If regulatory responsibility depends solely on formal titles, then digital actors can operate in a gray zone while licensed professionals bear disproportionate compliance burdens. Such asymmetry undermines fairness and weakens investor protection. The OJK possesses the authority to clarify this boundary through interpretative guidance or regulatory refinement.
Law often trails behind technological innovation and social development, resulting in delayed and fragmented regulation. Proactive measures, such as predictive frameworks and comparative studies, are essential for governing emerging innovations, particularly in the financial sector.
Regulating financial influencers
The OJK has adopted a regulatory sandbox approach, allowing new business models to be tested in isolation from general regulations, helping authorities assess potential risks before full-scale implementation.
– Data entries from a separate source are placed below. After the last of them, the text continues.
From an optimization exercise on the open Yosys and OpenROAD flow, aimed at small area, a short achievable clock period and few clock cycles per item; shortcuts taken in it are not production practice. Function was checked by simulation only, so behaviour that the tests miss may differ from the original.

==> build 61: inputs <==
==> flow/design.v (excerpt) <==
module scalar_alu_pipe #(
   parameter int DATA_W     = 64,
   parameter int MUL_CYCLES = 4
) (
   input  logic              clock,
   input  logic              reset_n,
   input  logic              in_valid,
   output logic              in_ready,
   input  logic [salu_pkg::OP_W-1:0] in_op,
   input  logic              in_wide,
   input  logic [DATA_W-1:0] in_src0,
   input  logic [DATA_W-1:0] in_src1,
   input  logic [salu_pkg::SIMM_W-1:0] in_simm,
   input  logic [salu_pkg::SDST_W-1:0] in_sdst,
   input  logic              in_scc,
   output logic              out_valid,
   input  logic              out_ready,
   output logic [DATA_W-1:0] out_data,
   output logic [salu_pkg::SDST_W-1:0] out_sdst,
   output logic              out_wr,
   output logic              out_scc
);
Settings: LEC_CHECK=0, CAP_MARGIN=20, CORE_MARGIN=2, CORE_UTILIZATION=35, SETUP_SLACK_MARGIN=5, SLEW_MARGIN=20; clock period 9.0 ns.
run.sh (not shown) runs the stock make flow with config.mk's settings and CLKGATE_MAP_FILE= SYNTH_SCRIPT=/design/flow/synth_recipe.tcl, a recipe that flattens the netlist after the stock synthesis.
==> build 64: changes against build 61 <==
--- a/flow/design.v
+++ b/flow/design.v
@@ -29,22 +29,36 @@
    } salu_op_e;
    typedef enum logic {
       S_IDLE = 1'b0,
       S_MUL  = 1'b1
    } salu_fsm_e;
 endpackage
+module salu_mul_enc (
+   input  logic [31:0] b,
+   output logic [15:0] one,
+   output logic [15:0] two,
+   output logic [15:0] ng
+);
+   logic [32:0] bx;
+   assign bx = {b, 1'b0};
+   for (genvar i = 0; i < 16; i++) begin : g_enc
+      assign one[i] = bx[2*i+1] ^ bx[2*i];
+      assign two[i] = (bx[2*i+2] & ~bx[2*i+1] & ~bx[2*i]) | (~bx[2*i+2] & bx[2*i+1] & bx[2*i]);
+      assign ng[i]  = bx[2*i+2] & ~(bx[2*i+1] & bx[2*i]);
+   end
+endmodule
 module salu_mul_pp (
    input  logic [31:0] a,
-   input  logic [31:0] b,
+   input  logic [15:0] one,
+   input  logic [15:0] two,
+   input  logic [15:0] ng,
    output logic [31:0] row0,
    output logic [31:0] row1,
    output logic [31:0] row2
 );
-   logic [32:0] bx;
    logic [32:0] ax;
-   logic [15:0] one, two, ng;
    logic [31:0] pp0;
    logic [29:0] pp1;
    logic [27:0] pp2;
    logic [25:0] pp3;
    logic [23:0] pp4;
    logic [21:0] pp5;
@@ -56,66 +70,60 @@
    logic [9:0] pp11;
    logic [7:0] pp12;
    logic [5:0] pp13;
    logic [3:0] pp14;
    logic [1:0] pp15;
    logic s1_1, s1_2, s1_3, s1_4, s1_5, s1_6, s1_7, s1_8, s1_9, s1_10, s1_11, s1_12, s1_13, s1_14, s1_15, s1_16, s1_17, s1_18, s1_19, s1_20, s1_21, s1_22, s1_23, s1_24, s1_25, s1_26, s1_27, s1_28, s1_29, s1_30, s1_31, s1_32, s1_33, s1_34, s1_35, s1_36, s1_37, s1_38, s1_39, s1_40, s1_41, s1_42, s1_43, s1_44, s1_45, s1_46, s1_47, s1_48, s1_49, s1_50, s1_51, s1_52, s1_53, s1_54, s1_55, s1_56, s1_57, s1_58, s1_59, s1_60, s1_61, s1_62, s1_63, s1_64, s1_65, s1_66, s1_67, s1_68, s1_69, s1_70, s1_71, s1_72, s1_73, s1_74, s1_75, s1_76, s1_77, s1_78, s1_79, s1_80, s1_81, s1_82, s1_83, s1_84, s1_85, s1_86, s1_87, s1_88, s1_89, s1_90, s1_91, s1_92, s1_93, s1_94, s1_95, s1_96, s1_97, s1_98, s1_99, s1_100, s1_101, s1_102, s1_103, s1_104, s1_105, s1_106, s1_107, s1_108, s1_109, s1_110, s1_111, s1_112, s1_113, s1_114, s1_115, s1_116, s1_117, s1_118, s1_119, s1_120, s1_121, s1_122, s1_123, s1_124, s1_125, s1_126, s1_127, s1_128, s1_129, s1_130, s1_131, s1_132, s1_133, s1_134, s1_135, s1_136, s1_137, s1_138, s1_139, s1_140, s1_141, s1_142, s1_143, s1_144, s1_145, s1_146, s1_147, s1_148, s1_149, s1_150, s1_151, s1_152, s1_153, s1_154, s1_155, s1_156, s1_157, s1_158, s1_159, s1_160, s1_161, s1_162, s1_163, s1_164, s1_165, s1_166, s1_167, s1_168, s1_169, s1_170, s1_171, s1_172, s1_173, s1_174, s1_175, s1_176, s1_177, s1_178, s1_179, s1_180, s1_181, s1_182, s1_183, s1_184, s1_185, s1_186, s1_187, s1_188, s1_189, s1_190, s1_191, s1_192, s1_193, s1_194, s1_195, s1_196, s1_197, s1_198, s1_199, s1_200, s1_201, s1_202, s1_203, s1_204, s1_205, s1_206, s1_207, s1_208, s1_209, s1_210, s1_211, s1_212, s1_213, s1_214, s1_215, s1_216, s1_217, s1_218, s1_219, s1_220, s1_221, s1_222, s1_223, s1_224, s1_225, s1_226, s1_227, s1_228, s1_229, s1_230, s1_231, s1_232, s1_233, s1_234, s1_235, s1_236, s1_237, s1_238, s1_239, s1_240, s1_241, s1_242, s1_243, s1_244, s1_245, s1_246, s1_247, s1_248, s1_249, s1_250, s1_251, s1_252, s1_253, s1_254, s1_255, s1_256, s1_257, s1_258, s1_259, s1_260, s1_261, s1_262, s1_263, s1_264, s1_265, s1_266, s1_267, s1_268, s1_269, s1_270, s1_271, s1_272, s1_273, s1_274, s1_275, s1_276, s1_277, s1_278, s1_279, s1_280, s1_281, s1_282, s1_283, s1_284, s1_285, s1_286, s1_287, s1_288, s1_289, s1_290, s1_291, s1_292, s1_293, s1_294, s1_295, s1_296, s1_297, s1_298, s1_299, s1_300, s1_301, s1_302, s1_303, s1_304, s1_305, s1_306, s1_307, s1_308, s1_309, s1_310, s1_311, s1_312, s1_313, s1_314, s1_315, s1_316, s1_317, s1_318, s1_319, s1_320, s1_321, s1_322, s1_323, s1_324, s1_325, s1_326, s1_327, s1_328, s1_329, s1_330, s1_331, s1_332, s1_333, s1_334, s1_335, s1_336, s1_337, s1_338, s1_339, s1_340, s1_341, s1_342, s1_343, s1_344, s1_345, s1_346, s1_347, s1_348, s1_349, s1_350, s1_351, s1_352, s1_353, s1_354, s1_355, s1_356, s1_357, s1_358, s1_359, s1_360, s1_361, s1_362, s1_363, s1_364, s1_365, s1_366, s1_367, s1_368, s1_369, s1_370, s1_371, s1_372, s1_373, s1_374, s1_375, s1_376, s1_377, s1_378, s1_379, s1_380, s1_381, s1_382, s1_383, s1_384, s1_385, s1_386, s1_387, s1_388, s1_389, s1_390, s1_391, s1_392, s1_393, s1_394, s1_395, s1_396, s1_397, s1_398, s1_399, s1_400, s1_401, s1_402, s1_403, s1_404, s1_405, s1_406, s1_407, s1_408, s1_409, s1_410, s1_411, s1_412, s1_413, s1_414, s1_415, s1_416, s1_417, s1_418, s1_419, s1_420;
-   assign bx = {b, 1'b0};
    assign ax = {a, 1'b0};
-   for (genvar i = 0; i < 16; i++) begin : g_enc
-      assign one[i] = bx[2*i+1] ^ bx[2*i];
-      assign two[i] = (bx[2*i+2] & ~bx[2*i+1] & ~bx[2*i]) | (~bx[2*i+2] & bx[2*i+1] & bx[2*i]);
-      assign ng[i]  = bx[2*i+2] & ~(bx[2*i+1] & bx[2*i]);
-   end
    for (genvar j = 0; j < 32; j++) begin : g_pp0
-      assign pp0[j] = (one[0] & (ax[j+1] ^ ng[0])) | (two[0] & (ax[j] ^ ng[0]));
+      assign pp0[j] = ((one[0] & ax[j+1]) | (two[0] & ax[j])) ^ ng[0];
    end
    for (genvar j = 0; j < 30; j++) begin : g_pp1
-      assign pp1[j] = (one[1] & (ax[j+1] ^ ng[1])) | (two[1] & (ax[j] ^ ng[1]));
+      assign pp1[j] = ((one[1] & ax[j+1]) | (two[1] & ax[j])) ^ ng[1];
    end
    for (genvar j = 0; j < 28; j++) begin : g_pp2
-      assign pp2[j] = (one[2] & (ax[j+1] ^ ng[2])) | (two[2] & (ax[j] ^ ng[2]));
+      assign pp2[j] = ((one[2] & ax[j+1]) | (two[2] & ax[j])) ^ ng[2];
    end
    for (genvar j = 0; j < 26; j++) begin : g_pp3
-      assign pp3[j] = (one[3] & (ax[j+1] ^ ng[3])) | (two[3] & (ax[j] ^ ng[3]));
+      assign pp3[j] = ((one[3] & ax[j+1]) | (two[3] & ax[j])) ^ ng[3];
    end
    for (genvar j = 0; j < 24; j++) begin : g_pp4
-      assign pp4[j] = (one[4] & (ax[j+1] ^ ng[4])) | (two[4] & (ax[j] ^ ng[4]));
+      assign pp4[j] = ((one[4] & ax[j+1]) | (two[4] & ax[j])) ^ ng[4];
    end
    for (genvar j = 0; j < 22; j++) begin : g_pp5
-      assign pp5[j] = (one[5] & (ax[j+1] ^ ng[5])) | (two[5] & (ax[j] ^ ng[5]));
+      assign pp5[j] = ((one[5] & ax[j+1]) | (two[5] & ax[j])) ^ ng[5];
    end
    for (genvar j = 0; j < 20; j++) begin : g_pp6
-      assign pp6[j] = (one[6] & (ax[j+1] ^ ng[6])) | (two[6] & (ax[j] ^ ng[6]));
+      assign pp6[j] = ((one[6] & ax[j+1]) | (two[6] & ax[j])) ^ ng[6];
    end
    for (genvar j = 0; j < 18; j++) begin : g_pp7
-      assign pp7[j] = (one[7] & (ax[j+1] ^ ng[7])) | (two[7] & (ax[j] ^ ng[7]));
+      assign pp7[j] = ((one[7] & ax[j+1]) | (two[7] & ax[j])) ^ ng[7];
    end
    for (genvar j = 0; j < 16; j++) begin : g_pp8
-      assign pp8[j] = (one[8] & (ax[j+1] ^ ng[8])) | (two[8] & (ax[j] ^ ng[8]));
+      assign pp8[j] = ((one[8] & ax[j+1]) | (two[8] & ax[j])) ^ ng[8];
    end
    for (genvar j = 0; j < 14; j++) begin : g_pp9
-      assign pp9[j] = (one[9] & (ax[j+1] ^ ng[9])) | (two[9] & (ax[j] ^ ng[9]));
+      assign pp9[j] = ((one[9] & ax[j+1]) | (two[9] & ax[j])) ^ ng[9];
    end
    for (genvar j = 0; j < 12; j++) begin : g_pp10
-      assign pp10[j] = (one[10] & (ax[j+1] ^ ng[10])) | (two[10] & (ax[j] ^ ng[10]));
+      assign pp10[j] = ((one[10] & ax[j+1]) | (two[10] & ax[j])) ^ ng[10];
    end
    for (genvar j = 0; j < 10; j++) begin : g_pp11
-      assign pp11[j] = (one[11] & (ax[j+1] ^ ng[11])) | (two[11] & (ax[j] ^ ng[11]));
+      assign pp11[j] = ((one[11] & ax[j+1]) | (two[11] & ax[j])) ^ ng[11];
    end
    for (genvar j = 0; j < 8; j++) begin : g_pp12
-      assign pp12[j] = (one[12] & (ax[j+1] ^ ng[12])) | (two[12] & (ax[j] ^ ng[12]));
+      assign pp12[j] = ((one[12] & ax[j+1]) | (two[12] & ax[j])) ^ ng[12];
    end
    for (genvar j = 0; j < 6; j++) begin : g_pp13
-      assign pp13[j] = (one[13] & (ax[j+1] ^ ng[13])) | (two[13] & (ax[j] ^ ng[13]));
+      assign pp13[j] = ((one[13] & ax[j+1]) | (two[13] & ax[j])) ^ ng[13];
    end
    for (genvar j = 0; j < 4; j++) begin : g_pp14
-      assign pp14[j] = (one[14] & (ax[j+1] ^ ng[14])) | (two[14] & (ax[j] ^ ng[14]));
+      assign pp14[j] = ((one[14] & ax[j+1]) | (two[14] & ax[j])) ^ ng[14];
    end
    for (genvar j = 0; j < 2; j++) begin : g_pp15
-      assign pp15[j] = (one[15] & (ax[j+1] ^ ng[15])) | (two[15] & (ax[j] ^ ng[15]));
+      assign pp15[j] = ((one[15] & ax[j+1]) | (two[15] & ax[j])) ^ ng[15];
    end
    assign s1_1 = pp0[4] ^ pp1[2];
    assign s1_2 = pp0[4] & pp1[2];
    assign s1_3 = pp0[5] ^ pp1[3];
    assign s1_4 = pp0[5] & pp1[3];
    assign s1_5 = pp0[6] ^ pp1[4] ^ pp2[2];
@@ -655,21 +663,24 @@
          salu_pkg::OP_MUL_I32:  begin d_tt = 4'b0000; d_mul = 1'b1; end
          default:               begin d_tt = 4'b1100; d_wr = 1'b0; end
       endcase
       d_w    = in_wide & ~d_imm & ~d_mul;
       d_fscc = ~(d_fc | d_flt | d_fgt | d_feq | d_fne | d_fov | d_nz);
    end
+   logic [15:0] bo_in, bt_in, bn_in;
+   salu_mul_enc u_menc (.b(in_src1[31:0]), .one(bo_in), .two(bt_in), .ng(bn_in));
    logic [63:0] y_in, yy_in;
    assign y_in  = d_imm ? {32'b0, {16{in_simm[15]}}, in_simm} : in_src1;
    assign yy_in = y_in ^ {64{d_inv}};
    logic        p1v;
    logic [63:0] a, yy;
    logic [3:0]  tt;
    logic        inv, w, c_sum, c_shr, c_shl, c_ashr, c_mm, c_max, c_sgn;
    logic        c_fc, c_flt, c_fgt, c_feq, c_fne, c_fov, c_fscc, c_nz, c_wr, c_mul, p1_scc;
    logic [6:0]  p1_sdst;
+   logic [15:0] bo, bt, bn;
    always_ff @(posedge clock or negedge reset_n)
       if (!reset_n)  p1v <= 1'b0;
       else if (en)   p1v <= in_valid;
    always_ff @(posedge clock)
       if (en) begin
          a       <= in_src0;
@@ -693,12 +704,15 @@
          c_fscc  <= d_fscc;
          c_nz    <= d_nz;
          c_wr    <= d_wr;
          c_mul   <= d_mul;
          p1_scc  <= in_scc;
          p1_sdst <= in_sdst;
+         bo      <= bo_in;
+         bt      <= bt_in;
+         bn      <= bn_in;
       end
    logic [65:0] sum66;
    logic [63:0] s, p;
    logic        c64, c32, cw, lt_u, lt_i, sa, sy, eq, lt, gt, sel_a, ovf;
    assign sum66 = {1'b0, a, 1'b1} + {1'b0, yy, inv};
    assign s     = sum66[64:1];
@@ -742,36 +756,39 @@
    assign res[31:0]  = lg[31:0]  | ({32{c_sum}} & s[31:0])  | ({32{c_shr}} & sr[31:0])  | ({32{c_shl}} & rsr[31:0]);
    assign res[63:32] = lg[63:32] | ({32{hs}}    & s[63:32]) | ({32{hr}}    & sr[63:32]) | ({32{hl}}    & rsr[63:32]);
    logic flag;
    assign flag = (c_fc & cw) | (c_flt & lt) | (c_fgt & gt) | (c_feq & eq) | (c_fne & ~eq) |
                  (c_fov & ovf) | (c_fscc & p1_scc);
    logic [31:0] m0, m1, m2;
-   salu_mul_pp u_mpp (.a(a[31:0]), .b(yy[31:0]), .row0(m0), .row1(m1), .row2(m2));
+   salu_mul_pp u_mpp (.a(a[31:0]), .one(bo), .two(bt), .ng(bn), .row0(m0), .row1(m1), .row2(m2));
    logic [63:0] x;
-   assign x = res | ({64{c_mul}} & {m1, m0});
+   assign x = res | ({64{c_mul}} & {8'b0, m1[23:0], 8'b0, m0[23:0]});
    logic        r2v, r2_mul, r2_wr, r2_nz, r2_flag;
    logic [63:0] r2_x;
    logic [31:0] r2_m2;
+   logic [7:0]  r2_m0h, r2_m1h;
    logic [6:0]  r2_sdst;
    always_ff @(posedge clock or negedge reset_n)
       if (!reset_n)  r2v <= 1'b0;
       else if (en)   r2v <= p1v;
    always_ff @(posedge clock)
       if (en) begin
          r2_x    <= x;
          r2_m2   <= m2;
+         r2_m0h  <= m0[31:24];
+         r2_m1h  <= m1[31:24];
          r2_mul  <= c_mul;
          r2_wr   <= c_wr;
          r2_nz   <= c_nz;
          r2_flag <= flag;
          r2_sdst <= p1_sdst;
       end
    logic [31:0] mp;
    logic [63:0] e2_data;
    logic        e2_scc;
-   salu_mul_fin u_mfin (.row0(r2_x[31:0]), .row1(r2_x[63:32]), .row2(r2_m2), .p(mp));
+   salu_mul_fin u_mfin (.row0({r2_m0h, r2_x[23:0]}), .row1({r2_m1h, r2_x[55:32]}), .row2(r2_m2), .p(mp));
    assign e2_data = r2_mul ? {32'b0, mp} : r2_x;
    assign e2_scc  = r2_nz ? (r2_x != '0) : r2_flag;
    always_ff @(posedge clock or negedge reset_n)
       if (!reset_n)  out_valid <= 1'b0;
       else if (en)   out_valid <= r2v;
    always_ff @(posedge clock)
==> qor summary <==
item                                                             build 61        build 64
Worst r2r path cells                                                   17              12
DRC violation total after the first TritonRoute iteration            5543            5553
Non-clock buffers, area share                                       11.8%           10.9%
Count of multi-input combinational gates                             3096            3091
Adder and majority cell fraction of the synthesized area            15.4%           14.2%
DPL Wire Length                                                 136000 µm       132000 µm
Arrival time reported for the critical path endpoint              5330 ps         4710 ps
Crit path buf inv count                                                 7               3
Sequential standard cell area                                  0.0101 mm²      0.0121 mm²
Instance count on the critical path                                    17              12
Inserted Clock Buffers                                                 43              51
Ratio of final minimum period to clock period                       55.6%           47.9%
Worst hold slack after final layout                                416 ps          419 ps
Count of different cell masters after synthesis                        89              91
Run status                                                 finished clean  finished clean
Termination of the worst setup path                              r2_x[26]        r2_x[53]
Number of synthesized register bits                                   338             402
Testbench counts of build 61, summed over its fixed seeds: cycles 12,024, items 12,000.
Testbench counts of build 64, summed over its fixed seeds: cycles 12,024, items 12,000.

[what the ideal ports hide]
No port has a modelled driver above. Below, the same layouts with a new extraction and two added sets of constraints.
Step 1 (the two cells are an assumption about what drives the block):
set clk [get_ports {clock}]
set_driving_cell -lib_cell sky130_fd_sc_hd__clkbuf_16 $clk
set_driving_cell -lib_cell sky130_fd_sc_hd__buf_2 [delete_from_list [all_inputs] $clk]
Step 2 times the ports against the registers' clock, not the clock port: input delays grow and output delays shrink by t, the midpoint of the rising clock arrivals with the driver on.
Three values: no drivers, after step 1, after step 2; two values: the first two.
run	t (ns)	slack for setup (ns)	latest minus earliest clock arrival (ns)	worst register clock-pin slew, ns	worst data-port slew with drivers (ns)
build 61	0.698	3.995 / 3.995 / 3.995	0.038 / 0.039	0.07 / 0.07	0.07
build 64	0.747	4.692 / 4.692 / 4.354	0.026 / 0.026	0.07 / 0.07	0.07
After both steps every run listed still meets setup and hold. For build 64, which loses most, drivers alone change the setup slack by 0.000 ns; drivers and shift together by -0.338 ns.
Under OJK Regulation No. 3/2024, which replaced OJK Regulation No. 13/2018, digital financial business models, processes, and products may undergo limited testing before obtaining full licensing. The challenge lies in striking the right balance between oversight and innovation.
The sandbox framework should extend beyond business models to include influencers or other entities functionally tied to financial innovation. Such an approach is critical to prevent individuals from exploiting regulatory gaps for personal gain at the expense of retail investors. While criminal provisions exist to address violations, preventive and administrative regulations are equally vital, ensuring that punitive measures remain a last resort rather than the primary regulatory response.
Comparative jurisdictions provide useful guidance. In the United Kingdom, the Financial Conduct Authority (FCA) requires authorization for regulated investment advice and has warned that unauthorized financial promotion on social media may constitute criminal offenses.
In the United States, the Securities and Exchange Commission (SEC) and the Financial Industry Regulatory Authority (FINRA) enforce registration requirements and fiduciary duties under the Investment Advisers Act. Enforcement increasingly targets unregistered crypto promoters and influencers who fail to disclose paid endorsements. The principle is consistent: the substance of influence determines responsibility.
In China, financial advisors are overseen by the National Administration of Financial Regulation (NAFR) as of 2023, while the China Securities Regulatory Commission (CSRC) continues to supervise securities and futures markets. Regulations require firms and individuals to hold CSRC licenses, a framework that has now been extended to internet-based financial services. Authorities have introduced rules to address risks linked to online platforms, covering cross-border service provision, internet information management, and activities such as client profiling, asset allocation, and trade execution.
Indonesia stands at a regulatory crossroad. Digital participation in the capital market is expanding exponentially, particularly among younger demographics. Which is why the objective is not to criminalize online discussion, but to ensure that those who materially shape investment behavior meet proportionate standards of competence, transparency, and accountability.
A credible reform agenda should therefore begin with definitional clarity. The OJK must articulate when digital financial commentary becomes a regulated advisory activity. Disclosure obligations should apply to monetized investment content. Coordination between financial regulators and digital platforms should be institutionalized to address cross-sector risk. Trust is the foundation of the capital market, and it cannot thrive in regulatory ambiguity.